Growth Hormone Secretory Status in Patients with Turner Syndrome

The growth hormone (GH) secretory capacities in patients with Turner syndrome aged 5.1–15.9 years and those with constitutional short stature (CSS) aged 5.2–14.2 years were evaluated by pharmacological and physiological means. The GH response to hypoglycemia in the patients with Turner syndrome was lower than that in the patients with CSS. However, the GH response to arginine was not significantly different between the two patient groups. For the physiological test, the integrated concentration of GH (ICGH), the number of episodic peaks and their mean height were evaluated using blood obtained from the patients every 20 minutes for a period of 24 hours. The ICGH and the mean height of the episodic peaks in the patients with Turner syndrome were significantly lower than those in the CSS patients during the night but not during the day.

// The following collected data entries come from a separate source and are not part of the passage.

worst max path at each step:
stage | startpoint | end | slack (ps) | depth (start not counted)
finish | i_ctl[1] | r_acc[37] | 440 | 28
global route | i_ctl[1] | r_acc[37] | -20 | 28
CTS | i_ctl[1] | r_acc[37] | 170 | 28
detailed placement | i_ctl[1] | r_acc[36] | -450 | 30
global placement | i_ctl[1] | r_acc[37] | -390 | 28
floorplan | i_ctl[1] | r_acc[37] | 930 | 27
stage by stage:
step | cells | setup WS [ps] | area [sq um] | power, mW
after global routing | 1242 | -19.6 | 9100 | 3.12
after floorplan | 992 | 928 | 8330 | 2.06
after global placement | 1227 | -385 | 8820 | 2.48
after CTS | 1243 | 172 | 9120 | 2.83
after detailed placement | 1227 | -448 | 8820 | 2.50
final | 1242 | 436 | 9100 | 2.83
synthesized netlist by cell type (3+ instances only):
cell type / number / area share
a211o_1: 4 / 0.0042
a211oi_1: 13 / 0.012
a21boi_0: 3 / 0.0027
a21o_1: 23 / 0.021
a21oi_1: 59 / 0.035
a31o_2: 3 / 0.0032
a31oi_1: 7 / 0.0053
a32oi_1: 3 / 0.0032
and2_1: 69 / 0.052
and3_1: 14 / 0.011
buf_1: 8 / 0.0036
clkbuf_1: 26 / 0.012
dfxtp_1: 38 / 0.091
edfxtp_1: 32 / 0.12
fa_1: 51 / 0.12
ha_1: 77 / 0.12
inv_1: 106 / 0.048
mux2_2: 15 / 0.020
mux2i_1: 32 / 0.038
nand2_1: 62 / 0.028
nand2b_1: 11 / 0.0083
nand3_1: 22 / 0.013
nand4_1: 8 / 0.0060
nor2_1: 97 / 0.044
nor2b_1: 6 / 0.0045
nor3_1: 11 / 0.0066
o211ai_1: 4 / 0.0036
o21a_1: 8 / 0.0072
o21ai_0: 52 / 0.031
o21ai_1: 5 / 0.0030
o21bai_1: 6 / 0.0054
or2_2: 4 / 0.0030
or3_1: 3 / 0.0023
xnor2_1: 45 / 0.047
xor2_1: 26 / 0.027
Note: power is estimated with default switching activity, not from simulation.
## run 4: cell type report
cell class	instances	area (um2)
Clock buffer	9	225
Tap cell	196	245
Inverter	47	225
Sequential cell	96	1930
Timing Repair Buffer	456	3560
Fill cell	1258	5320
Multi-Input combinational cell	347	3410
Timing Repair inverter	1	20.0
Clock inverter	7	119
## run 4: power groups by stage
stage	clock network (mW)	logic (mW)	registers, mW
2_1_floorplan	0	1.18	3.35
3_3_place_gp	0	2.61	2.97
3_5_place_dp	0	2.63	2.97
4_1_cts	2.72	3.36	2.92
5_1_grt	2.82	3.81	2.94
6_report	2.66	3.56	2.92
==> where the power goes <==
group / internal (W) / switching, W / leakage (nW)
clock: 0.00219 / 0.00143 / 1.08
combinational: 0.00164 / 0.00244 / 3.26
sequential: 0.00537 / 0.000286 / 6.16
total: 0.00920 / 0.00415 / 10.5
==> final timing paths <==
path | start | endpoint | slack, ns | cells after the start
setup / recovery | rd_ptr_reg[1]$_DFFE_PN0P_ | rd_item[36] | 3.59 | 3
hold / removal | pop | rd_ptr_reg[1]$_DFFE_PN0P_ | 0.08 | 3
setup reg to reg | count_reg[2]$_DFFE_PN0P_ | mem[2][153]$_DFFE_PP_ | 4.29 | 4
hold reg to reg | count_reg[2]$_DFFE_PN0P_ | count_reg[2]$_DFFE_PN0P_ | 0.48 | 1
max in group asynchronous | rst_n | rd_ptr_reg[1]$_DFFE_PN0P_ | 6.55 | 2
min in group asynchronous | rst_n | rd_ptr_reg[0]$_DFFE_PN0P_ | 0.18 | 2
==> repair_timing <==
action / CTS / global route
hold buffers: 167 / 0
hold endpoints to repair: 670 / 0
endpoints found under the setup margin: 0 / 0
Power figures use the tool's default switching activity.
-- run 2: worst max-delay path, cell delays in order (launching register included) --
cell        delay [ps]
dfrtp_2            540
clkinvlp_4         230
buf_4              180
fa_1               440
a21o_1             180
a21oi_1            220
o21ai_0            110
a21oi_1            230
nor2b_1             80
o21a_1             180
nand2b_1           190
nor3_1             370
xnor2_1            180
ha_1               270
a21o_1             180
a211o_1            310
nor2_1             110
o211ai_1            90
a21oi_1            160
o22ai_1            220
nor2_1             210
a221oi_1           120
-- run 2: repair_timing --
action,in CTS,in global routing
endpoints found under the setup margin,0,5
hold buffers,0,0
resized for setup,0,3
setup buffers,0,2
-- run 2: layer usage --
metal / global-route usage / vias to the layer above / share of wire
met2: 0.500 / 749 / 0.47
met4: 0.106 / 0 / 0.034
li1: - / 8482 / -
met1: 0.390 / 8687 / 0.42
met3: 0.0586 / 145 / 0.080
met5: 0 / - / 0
## src/design/lla_pkg.sv

```systemverilog
// Shared constants, codes and request/response types for the life-like automaton block.
`timescale 1ns / 1ps
package lla_pkg;

   localparam int MAX_ROWS   = 64;
   localparam int MAX_COLS   = 64;
   localparam int ROW_AW     = $clog2(MAX_ROWS);
   localparam int COL_AW     = $clog2(MAX_COLS);
   localparam int ROW_CW     = $clog2(MAX_ROWS + 1);
   localparam int COL_CW     = $clog2(MAX_COLS + 1);
   localparam int GEN_CW     = $clog2(MAX_ROWS + 2);
   localparam int MOD_W      = (ROW_CW > COL_CW) ? ROW_CW : COL_CW;
   localparam int COORD_W    = 8;
   localparam int WRAP_CNT_W = $clog2(COORD_W + 1);
   localparam int SIZE_W     = 7;
   localparam int MASK_W     = 9;
   localparam int GEN_W      = 32;
   localparam int CSR_AW     = 2;
   localparam int CSR_DW     = 9;

   typedef enum logic [1:0] {
      OP_WRITE = 2'd0,
      OP_READ  = 2'd1,
      OP_STEP  = 2'd2,
      OP_NONE  = 2'd3
   } op_type;

   typedef enum logic [CSR_AW-1:0] {
      CSR_ROW_COUNT    = 2'd0,
      CSR_COL_COUNT    = 2'd1,
      CSR_BIRTH_MASK   = 2'd2,
      CSR_SURVIVE_MASK = 2'd3
   } csr_index_type;

   typedef struct packed {
      op_type                    op;
      logic signed [COORD_W-1:0] row;
      logic signed [COORD_W-1:0] col;
      logic                      alive;
   } req_type;

   typedef struct packed {
      logic             cell_alive;
      logic [GEN_W-1:0] generation;
      logic             range_error;
   } rsp_type;

   typedef struct packed {
      logic                en;
      logic [ROW_AW-1:0]   addr;
      logic [MAX_COLS-1:0] data;
   } grid_wr_type;

   typedef struct packed {
      logic              en;
      logic [ROW_AW-1:0] addr;
   } grid_rd_type;

endpackage

```

## src/design/lla_grid_mem.sv

```systemverilog
// Cell grid row memory: one write port, one registered read port, per-row valid bits.
`timescale 1ns / 1ps
module lla_grid_mem (
   input  logic                         clock,
   input  logic                         reset,
   input  lla_pkg::grid_wr_type         wr,
   input  lla_pkg::grid_rd_type         rd,
   output logic [lla_pkg::MAX_COLS-1:0] rd_data
);
   import lla_pkg::*;

   logic [MAX_COLS-1:0] grid_mem [MAX_ROWS];
   logic [MAX_ROWS-1:0] row_valid_ff;
   logic [MAX_COLS-1:0] rd_raw_ff;
   logic                rd_valid_ff;

   always_ff @(posedge clock) begin
      if (wr.en) begin
         grid_mem[wr.addr] <= wr.data;
      end
      if (rd.en) begin
         rd_raw_ff <= grid_mem[rd.addr];
      end
   end

   always_ff @(posedge clock) begin
      if (reset) begin
         row_valid_ff <= '0;
         rd_valid_ff  <= 1'b0;
      end else begin
         if (wr.en) begin
            row_valid_ff[wr.addr] <= 1'b1;
         end
         if (rd.en) begin
            rd_valid_ff <= row_valid_ff[rd.addr];
         end
      end
   end

   assign rd_data = rd_valid_ff ? rd_raw_ff : '0;

endmodule

```
$ cat src/design/lla_pkg.sv
// Shared constants, codes and request/response types for the life-like automaton block.
`timescale 1ns / 1ps
package lla_pkg;

   localparam int MAX_ROWS   = 64;
   localparam int MAX_COLS   = 64;
   localparam int ROW_AW     = $clog2(MAX_ROWS);
   localparam int COL_AW     = $clog2(MAX_COLS);
   localparam int ROW_CW     = $clog2(MAX_ROWS + 1);
   localparam int COL_CW     = $clog2(MAX_COLS + 1);
   localparam int GEN_CW     = $clog2(MAX_ROWS + 2);
   localparam int MOD_W      = (ROW_CW > COL_CW) ? ROW_CW : COL_CW;
   localparam int COORD_W    = 8;
   localparam int WRAP_CNT_W = $clog2(COORD_W + 1);
   localparam int SIZE_W     = 7;
   localparam int MASK_W     = 9;
   localparam int GEN_W      = 32;
   localparam int CSR_AW     = 2;
   localparam int CSR_DW     = 9;

   typedef enum logic [1:0] {
      OP_WRITE = 2'd0,
      OP_READ  = 2'd1,
      OP_STEP  = 2'd2,
      OP_NONE  = 2'd3
   } op_type;

   typedef enum logic [CSR_AW-1:0] {
      CSR_ROW_COUNT    = 2'd0,
      CSR_COL_COUNT    = 2'd1,
      CSR_BIRTH_MASK   = 2'd2,
      CSR_SURVIVE_MASK = 2'd3
   } csr_index_type;

   typedef struct packed {
      op_type                    op;
      logic signed [COORD_W-1:0] row;
      logic signed [COORD_W-1:0] col;
      logic                      alive;
   } req_type;

   typedef struct packed {
      logic             cell_alive;
      logic [GEN_W-1:0] generation;
      logic             range_error;
   } rsp_type;

   typedef struct packed {
      logic                en;
      logic [ROW_AW-1:0]   addr;
      logic [MAX_COLS-1:0] data;
   } grid_wr_type;

   typedef struct packed {
      logic              en;
      logic [ROW_AW-1:0] addr;
   } grid_rd_type;

endpackage

$ cat src/design/lla_wrap.sv
// Iterative signed-coordinate wrap unit: restoring remainder, one bit per cycle.
`timescale 1ns / 1ps
module lla_wrap (
   input  logic                              clock,
   input  logic                              reset,
   input  logic                              start,
   input  logic signed [lla_pkg::COORD_W-1:0] value,
   input  logic [lla_pkg::MOD_W-1:0]         modulus,
   output logic                              done,
   output logic [lla_pkg::MOD_W-1:0]         result
);
   import lla_pkg::*;

   logic [COORD_W-1:0]    mag_ff;
   logic [COORD_W-1:0]    mag_in;
   logic                  neg_ff;
   logic [MOD_W-1:0]      rem_ff;
   logic [MOD_W-1:0]      rem_in;
   logic [MOD_W:0]        shifted;
   logic [WRAP_CNT_W-1:0] cnt_ff;
   logic                  busy_ff;
   logic                  done_ff;

   always_comb begin
      shifted = {rem_ff, mag_ff[COORD_W-1]};
      if (shifted >= {1'b0, modulus}) begin
         rem_in = MOD_W'(shifted - {1'b0, modulus});
      end else begin
         rem_in = MOD_W'(shifted);
      end
      mag_in = value[COORD_W-1] ? COORD_W'(-value) : COORD_W'(value);
   end

   always_ff @(posedge clock) begin
      if (start) begin
         mag_ff <= mag_in;
         neg_ff <= value[COORD_W-1];
         rem_ff <= '0;
      end else if (busy_ff) begin
         mag_ff <= {mag_ff[COORD_W-2:0], 1'b0};
         rem_ff <= rem_in;
      end
   end

   always_ff @(posedge clock) begin
      if (reset) begin
         busy_ff <= 1'b0;
         done_ff <= 1'b0;
         cnt_ff  <= '0;
      end else begin
         done_ff <= 1'b0;
         if (start) begin
            busy_ff <= 1'b1;
            cnt_ff  <= WRAP_CNT_W'(COORD_W);
         end else if (busy_ff) begin
            cnt_ff <= cnt_ff - WRAP_CNT_W'(1);
            if (cnt_ff == WRAP_CNT_W'(1)) begin
               busy_ff <= 1'b0;
               done_ff <= 1'b1;
            end
         end
      end
   end

   assign done   = done_ff;
   assign result = (neg_ff && (rem_ff != '0)) ? MOD_W'(modulus - rem_ff) : rem_ff;

endmodule

$ cat config.mk
export PLATFORM = sky130hd
export DESIGN_NAME = lla_wrap
export DESIGN_NICKNAME = d
export VERILOG_FILES = /design/src/design/lla_pkg.sv /design/src/design/lla_wrap.sv
export SDC_FILE = /design/constraint.sdc
export NUM_CORES = 1
export LEC_CHECK = 0
export BUFFER_PORTS_ARGS = -buffer_cell sky130_fd_sc_hd__buf_2
export CELL_PAD_IN_SITES_DETAIL_PLACEMENT = 2
export CELL_PAD_IN_SITES_GLOBAL_PLACEMENT = 2
export CORE_ASPECT_RATIO = 0.6
export CORE_MARGIN = 4
export CORE_UTILIZATION = 36
export DETAILED_ROUTE_END_ITERATION = 6
export PLACE_DENSITY_LB_ADDON = 0.1
export RECOVER_POWER = 50
export SLEW_MARGIN = 30
export SYNTH_ARGS = -nofsm -noshare
export SYNTH_HDL_FRONTEND = slang
export SYNTH_SLANG_ARGS = --single-unit
$ cat constraint.sdc
create_clock -name clock -period 3.1 [get_ports clock]
set_input_delay 0.155 -clock clock [delete_from_list [all_inputs] [get_ports clock]]
set_output_delay 0.155 -clock clock [all_outputs]
set_load 0.1 [all_outputs]
### Word-level counts from Yosys, hierarchy flattened

Index checks and enable logic that the tools add are counted.

| operators by class | value |
|---|---|
| $add $sub $neg | 4 |
| $lt $le $gt $ge | 1 |
| equal/unequal tests | 1 |
| mux-type cells | 11 |
| bitwise gates (word level) | 1 |
| reduce and logical (&&, ||, !) cells | 5 |

Operators by type and width:

| operator | count |
|---|---|
| 8-bit two-way mux | 3 |
| 7-bit two-way mux | 2 |
| 7-bit subtractor | 2 |
| 8-bit by 7-bit greater-or-equal comparator with 1-bit output | 1 |
| 4-bit two-way mux | 2 |
| 8-bit negation | 1 |
| 7-bit nonzero test | 1 |
| 4-bit by 1-bit equality test with 1-bit output, second input constant | 1 |
| 1-bit two-way mux | 4 |
| 4-bit by 1-bit subtractor with 4-bit output, second input constant | 1 |
| 3-bit OR reduction | 1 |
| 2-bit nonzero test | 1 |
| 2-bit OR reduction | 1 |
| 1-bit logical AND | 1 |
| 1-bit inverter | 1 |

| word-level totals | value |
|---|---|
| register bits | 22 |
| input port bits | 18 |
| output and inout bits | 8 |
| word-level logic and storage cells | 30 |

### Logic depth before layout (Yosys ltp)

| logic depth | value |
|---|---|
| depth in word-level cells | 4 |
| gate-level depth with buffers | 9 |
| gate-level depth less buffers | 9 |

### Least setup slack after synthesis

Ideal clock, no wire load.

| path | value |
|---|---|
| kind | reg-to-output |
| from | register rem_ff[0] |
| to | output result[4] (netlist bit) |
| arrival time | 3.570 ns |
| data required time | 2.945 ns |
| setup slack | -0.625 ns |
| cell stages (with the launch flop) | 8 |
| buffers on the path | 0 |
| cell sequence | dfxtp_1 > ha_1 > fa_1 > nand2b_1 > a21oi_1 > nor2_1 > xor2_1 > o21ai_0 |

| on the way | value |
|---|---|
| longest elaborated chain between the ends | 3 |
| elaborated cells between the ends (all ways) | 4 |
| those cells by class | add/sub: 1; mux: 1; reduce/logical: 2 |

Ends and longest elaborated chain:

| element | RTL line | text |
|---|---|---|
| start: declaration | lla_wrap.sv:17 | `logic [MOD_W-1:0] rem_ff;` |
| start signal: assignment | lla_wrap.sv:41 | `rem_ff <= rem_in;` |
| branches (longest 2 deep; another with 7-bit subtractor) | -- |  |
| 7-bit two-way mux (*) | lla_wrap.sv:66 | `assign result = (neg_ff && (rem_ff != '0)) ? MOD_W'(modulus - rem_ff) : rem_ff;` |
| end: declaration | lla_wrap.sv:10 | `output logic [lla_pkg::MOD_W-1:0] result` |

Mark *: on every way between the ends.

### Worst setup path in the final report

| path | value |
|---|---|
| from | register rem_ff[0] |
| to | output result[6] (netlist bit) |

The elaborated chain is that of the path after synthesis.

==> results_dict.tcl <==
set metrics [dict create \
    status "complete, no violations" \
    routabilityCongestion 0.824 \
    finalSetupTns_ns 0 \
    power_switching_w 0.000493 \
    vias 1605 \
    viasPerCell 5.35 \
    grt_pass1_vias 1726 \
    end_kind "output pin" \
    critPathLaunchType "flip-flop" \
    start_util_pct 37.9 \
    period_share_pct 91.1 \
    seq_power_share_pct 32.8 \
    clock_power_share_pct 22.2 \
    fin_total_pwr_w 0.00111 \
    fmaxAchievable_ghz 0.354 \
    maxCapViolCount 0 \
    intPower_w 0.000619 \
    die_w_um 98.4 \
    yosysWarnings 0 \
    maxSlewViolCount 0 \
    use_met2_pct 29.0 \
    grt_use_met1_pct 27.6 \
    hp-class "input port to flip-flop" \
    critPathArrivalTime_ns 2.67 \
    synth_seq_area_share_pct 30.0 \
    coreArea_mm2 0.00466 \
    dp_cells 296 \
    cp_cell_sequence "ha_1 > fa_1 > nand2b_1 > a21oi_1 > or4_1 > a21oi_1 > xor2_2 > clkbuf_4" \
    area_delta_synth_final_pct 14.2 \
    overflow 0 \
    die_h_um 62.2 \
    fin_cells 300 \
    cts-resized-gates 0 \
    port_buffers 25 \
    post-cts-setup-buffer-count 0 \
    worst_path_max_delay_cell "or4_1" \
    ioPinCount 26 \
    cts_buffers 3 \
    finClkSkew_ns 0.00434 \
    cpPeakStageDelay_ns 0.47 \
    antenna_cells 0 \
    antenna_found_initial 0 \
    cpMostUsedCell "a21oi_1" \
    switching_share_pct 44.3 \
    cts_max_level 1 \
    crit_type "flip-flop to output pin" \
    dieArea_mm2 0.00613 \
    rows 19 \
    relSlewSlack_pct 6.21 \
    nets 274 \
    worstPathRequired_ns 2.94 \
    p_per_area_mw_per_mm2 552 \
    grt_pass1_wl_mm 9.14 \
    drt_wl_total_mm 5.53 \
    yosysUniqueCellTypes 45 \
    combPwrFrac_pct 45.0 \
    cts_sinks 22 \
    finalSetupViolCount 0 \
    critPathMaxFanout 7 \
    cts_tree "done" \
    grt_usage_pct 18.7 \
    drive_gt1_share_pct 15.6 \
    synth-seq-cells 22 \
    drt_iter0_markers 57 \
    synth_nets 250 \
    worst_slew_pin_slew_ns 1.41 \
    clock_path_buffers 2 \
    synthesis.instances 214 \
    fillers 571 \
    synth_ff_type "dfxtp_1" \
    first_pass_iters 4 \
    hold_viol_final 0 \
    stdcell_area_mm2 0.00202 \
    synth_edf_count 9 \
    dp_hpwl_mm 4.37 \
    leakagePower_nw 0.855 \
    postCtsHoldBufs 0 \
    hold_ws_ns 0.112 \
    syn_area_per_cell_um2 8.25 \
    clk_pin_slew_ns 0.09 \
    drc 0 \
    cts-root-buf "clkbuf_8" \
    ant_nets 0 \
    grt_max_degree 33 \
    async_flop_share_pct 0 \
    grt_util_met3_pct 4.03 \
    vdd_drop_max_v 0.000179 \
    rsz0062_at_grt "false" \
    fin_crit_ns 2.82 \
    place_area_mm2 0.00195 \
    routedWlPerCell_um 18.4 \
    grt-busiest-layer "met2" \
    worst_skew_pair.late_latency_ns 0.27 \
    syn_area_mm2 0.00177 \
]
## metrics by stage
stage / utilization, % / setup WS (ns)
detailed placement: 41.9 / 0.324
finish: 43.3 / 0.276
global placement: 41.9 / 0.480
CTS: 43.3 / 0.00882
global route: 43.3 / 0.0441
floorplan: - / 0.0865
### src/hdl/md5_stream_hasher_core.sv
// Channel  Direction  Handshake            Payload
// in       sink       in_valid / in_stall  data_byte, has_byte, end_of_message
// out      source     out_valid/ out_stall digest_word, word_number, final_word
//
// An item that does not fill the block is taken without a stall. Filling the
// 64-byte block starts a compression (one round per cycle on a shared round
// unit) and then the chaining add; no new item is taken until both are done.
// A message end adds the padding and length bytes, the compressions they
// trigger, and four output transfers.
// Reset sets the chaining words to the initial values and clears length and fill.
// in_stall is high while a block is compressed, padded or the digest is shown.
module md5_stream_hasher_core (
	input  logic        clk,
	input  logic        arst_n,
	input  logic        in_valid,
	output logic        in_stall,
	input  logic [7:0]  data_byte,
	input  logic        has_byte,
	input  logic        end_of_message,
	output logic        out_valid,
	input  logic        out_stall,
	output logic [31:0] digest_word,
	output logic [1:0]  word_number,
	output logic        final_word
);
	import md5sh_pkg::*;

	state_t      state_q, state_next, ret_q, ret_next;
	logic [31:0] chain_q [4];
	logic [31:0] block_q [16];
	logic [31:0] a_q, b_q, c_q, d_q;
	logic [63:0] bitlen_q;
	logic [5:0]  fill_q;
	logic [5:0]  round_q;
	logic [1:0]  word_q;
	logic        pad_first_q;

	logic        in_xfer, out_xfer;
	logic        wr_en;
	logic [7:0]  wr_byte;
	logic        comp_start;

	assign in_xfer  = in_valid && !in_stall;
	assign out_xfer = out_valid && !out_stall;

	// next state
	always_comb begin
		state_next = state_q;
		ret_next   = ret_q;
		case (state_q)
			ST_IDLE: begin
				if (in_xfer) begin
					if (has_byte && fill_q == FILL_LAST) begin
						state_next = ST_COMP;
						ret_next   = end_of_message ? ST_PAD : ST_IDLE;
					end else if (end_of_message) begin
						state_next = ST_PAD;
					end
				end
			end
			ST_PAD: begin
				if (fill_q == FILL_LAST) begin
					state_next = ST_COMP;
					ret_next   = ST_PAD;
				end else if (fill_q == FILL_PADND) begin
					state_next = ST_LEN;
				end
			end
			ST_LEN: begin
				if (fill_q == FILL_LAST) begin
					state_next = ST_COMP;
					ret_next   = ST_OUT;
				end
			end
			ST_COMP: begin
				if (round_q == ROUND_LAST) state_next = ST_FIN;
			end
			ST_FIN: begin
				state_next = ret_q;
			end
			ST_OUT: begin
				if (out_xfer && word_q == WORD_LAST) state_next = ST_IDLE;
			end
			default: state_next = ST_IDLE;
		endcase
	end

	// outputs and byte write control
	always_comb begin
		in_stall  = (state_q != ST_IDLE);
		out_valid = (state_q == ST_OUT);
		wr_en     = 1'b0;
		wr_byte   = data_byte;
		case (state_q)
			ST_IDLE: begin
				wr_en   = in_xfer && has_byte;
				wr_byte = data_byte;
			end
			ST_PAD: begin
				wr_en   = 1'b1;
				wr_byte = pad_first_q ? PAD_BYTE : 8'h00;
			end
			ST_LEN: begin
				wr_en   = 1'b1;
				wr_byte = bitlen_q[{fill_q[2:0], 3'b000} +: 8];
			end
			default: begin
				wr_en   = 1'b0;
				wr_byte = data_byte;
			end
		endcase
	end

	assign comp_start = (state_next == ST_COMP) && (state_q != ST_COMP);

	assign digest_word = chain_q[word_q];
	assign word_number = word_q;
	assign final_word  = (word_q == WORD_LAST);

	// round function of the shared unit
	logic [1:0]  grp;
	logic [31:0] f_val;
	logic [3:0]  g_idx;
	logic [31:0] t_val;
	logic [63:0] rot_wide;
	logic [31:0] b_new;

	always_comb begin
		grp = round_q[5:4];
		case (grp)
			2'd0: begin
				f_val = (b_q & c_q) | (~b_q & d_q);
				g_idx = round_q[3:0];
			end
			2'd1: begin
				f_val = (b_q & d_q) | (c_q & ~d_q);
				g_idx = round_q[3:0] * 4'd5 + 4'd1;
			end
			2'd2: begin
				f_val = b_q ^ c_q ^ d_q;
				g_idx = round_q[3:0] * 4'd3 + 4'd5;
			end
			default: begin
				f_val = c_q ^ (b_q | ~d_q);
				g_idx = round_q[3:0] * 4'd7;
			end
		endcase
		t_val    = a_q + f_val + K_TAB[round_q] + block_q[g_idx];
		rot_wide = {t_val, t_val} << ROT_TAB[{grp, round_q[1:0]}];
		b_new    = b_q + rot_wide[63:32];
	end

	// control registers, chaining words and length
	always_ff @(posedge clk or negedge arst_n) begin
		if (!arst_n) begin
			state_q     <= ST_IDLE;
			ret_q       <= ST_IDLE;
			fill_q      <= '0;
			bitlen_q    <= '0;
			round_q     <= '0;
			word_q      <= '0;
			pad_first_q <= 1'b0;
			for (int i = 0; i < 4; i++) chain_q[i] <= IV_TAB[i];
		end else begin
			state_q <= state_next;
			ret_q   <= ret_next;
			if (wr_en) fill_q <= fill_q + 6'd1;
			if (in_xfer && has_byte) bitlen_q <= bitlen_q + 64'd8;
			// arm the 0x80 marker on an end transfer, drop it once written
			if (in_xfer && end_of_message) pad_first_q <= 1'b1;
			else if (state_q == ST_PAD) pad_first_q <= 1'b0;
			// advance the round counter
			if (comp_start) round_q <= '0;
			else if (state_q == ST_COMP) round_q <= round_q + 6'd1;
			// fold the working words into the chain
			if (state_q == ST_FIN) begin
				chain_q[0] <= chain_q[0] + a_q;
				chain_q[1] <= chain_q[1] + b_q;
				chain_q[2] <= chain_q[2] + c_q;
				chain_q[3] <= chain_q[3] + d_q;
			end
			// step through the digest words, then start a fresh message
			if (out_xfer) begin
				word_q <= word_q + 2'd1;
				if (word_q == WORD_LAST) begin
					bitlen_q <= '0;
					for (int i = 0; i < 4; i++) chain_q[i] <= IV_TAB[i];
				end
			end
		end
	end

	// working words and block buffer
	always_ff @(posedge clk) begin
		if (comp_start) begin
			a_q <= chain_q[0];
			b_q <= chain_q[1];
			c_q <= chain_q[2];
			d_q <= chain_q[3];
		end else if (state_q == ST_COMP) begin
			a_q <= d_q;
			d_q <= c_q;
			c_q <= b_q;
			b_q <= b_new;
		end
		if (wr_en) block_q[fill_q[5:2]][{fill_q[1:0], 3'b000} +: 8] <= wr_byte;
	end

`ifndef SYNTHESIS
	a_out_empty_fill: assert property (@(posedge clk) disable iff (!arst_n)
		(state_q == ST_OUT) |-> (fill_q == 6'd0))
		else $error("digest shown with a partly filled block");

	a_len_slot: assert property (@(posedge clk) disable iff (!arst_n)
		(state_q == ST_LEN) |-> (fill_q[5:3] == 3'b111))
		else $error("length byte outside the last eight slots");

	a_end_stalls: assert property (@(posedge clk) disable iff (!arst_n)
		(in_xfer && end_of_message) |=> in_stall)
		else $error("input taken while a message is being finished");

	a_last_word: assert property (@(posedge clk) disable iff (!arst_n)
		(out_xfer && final_word) |=> !out_valid)
		else $error("digest continues past the last word");
`endif

endmodule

Negative correlation between the bone age and the night-time values of ICGH was observed in the patients with Turner syndrome. Such correlation was not observed in the CSS patients. The patients with CSS showed a significant day-night difference in the ICGH and the mean height of the episodic peaks, but the patients with Turner syndrome did not show any significant day-night difference in either the ICGH or the mean height of episodic peaks. In conclusion, the GH secretory capacity in patients with Turner syndrome is lower than that in CSS patients.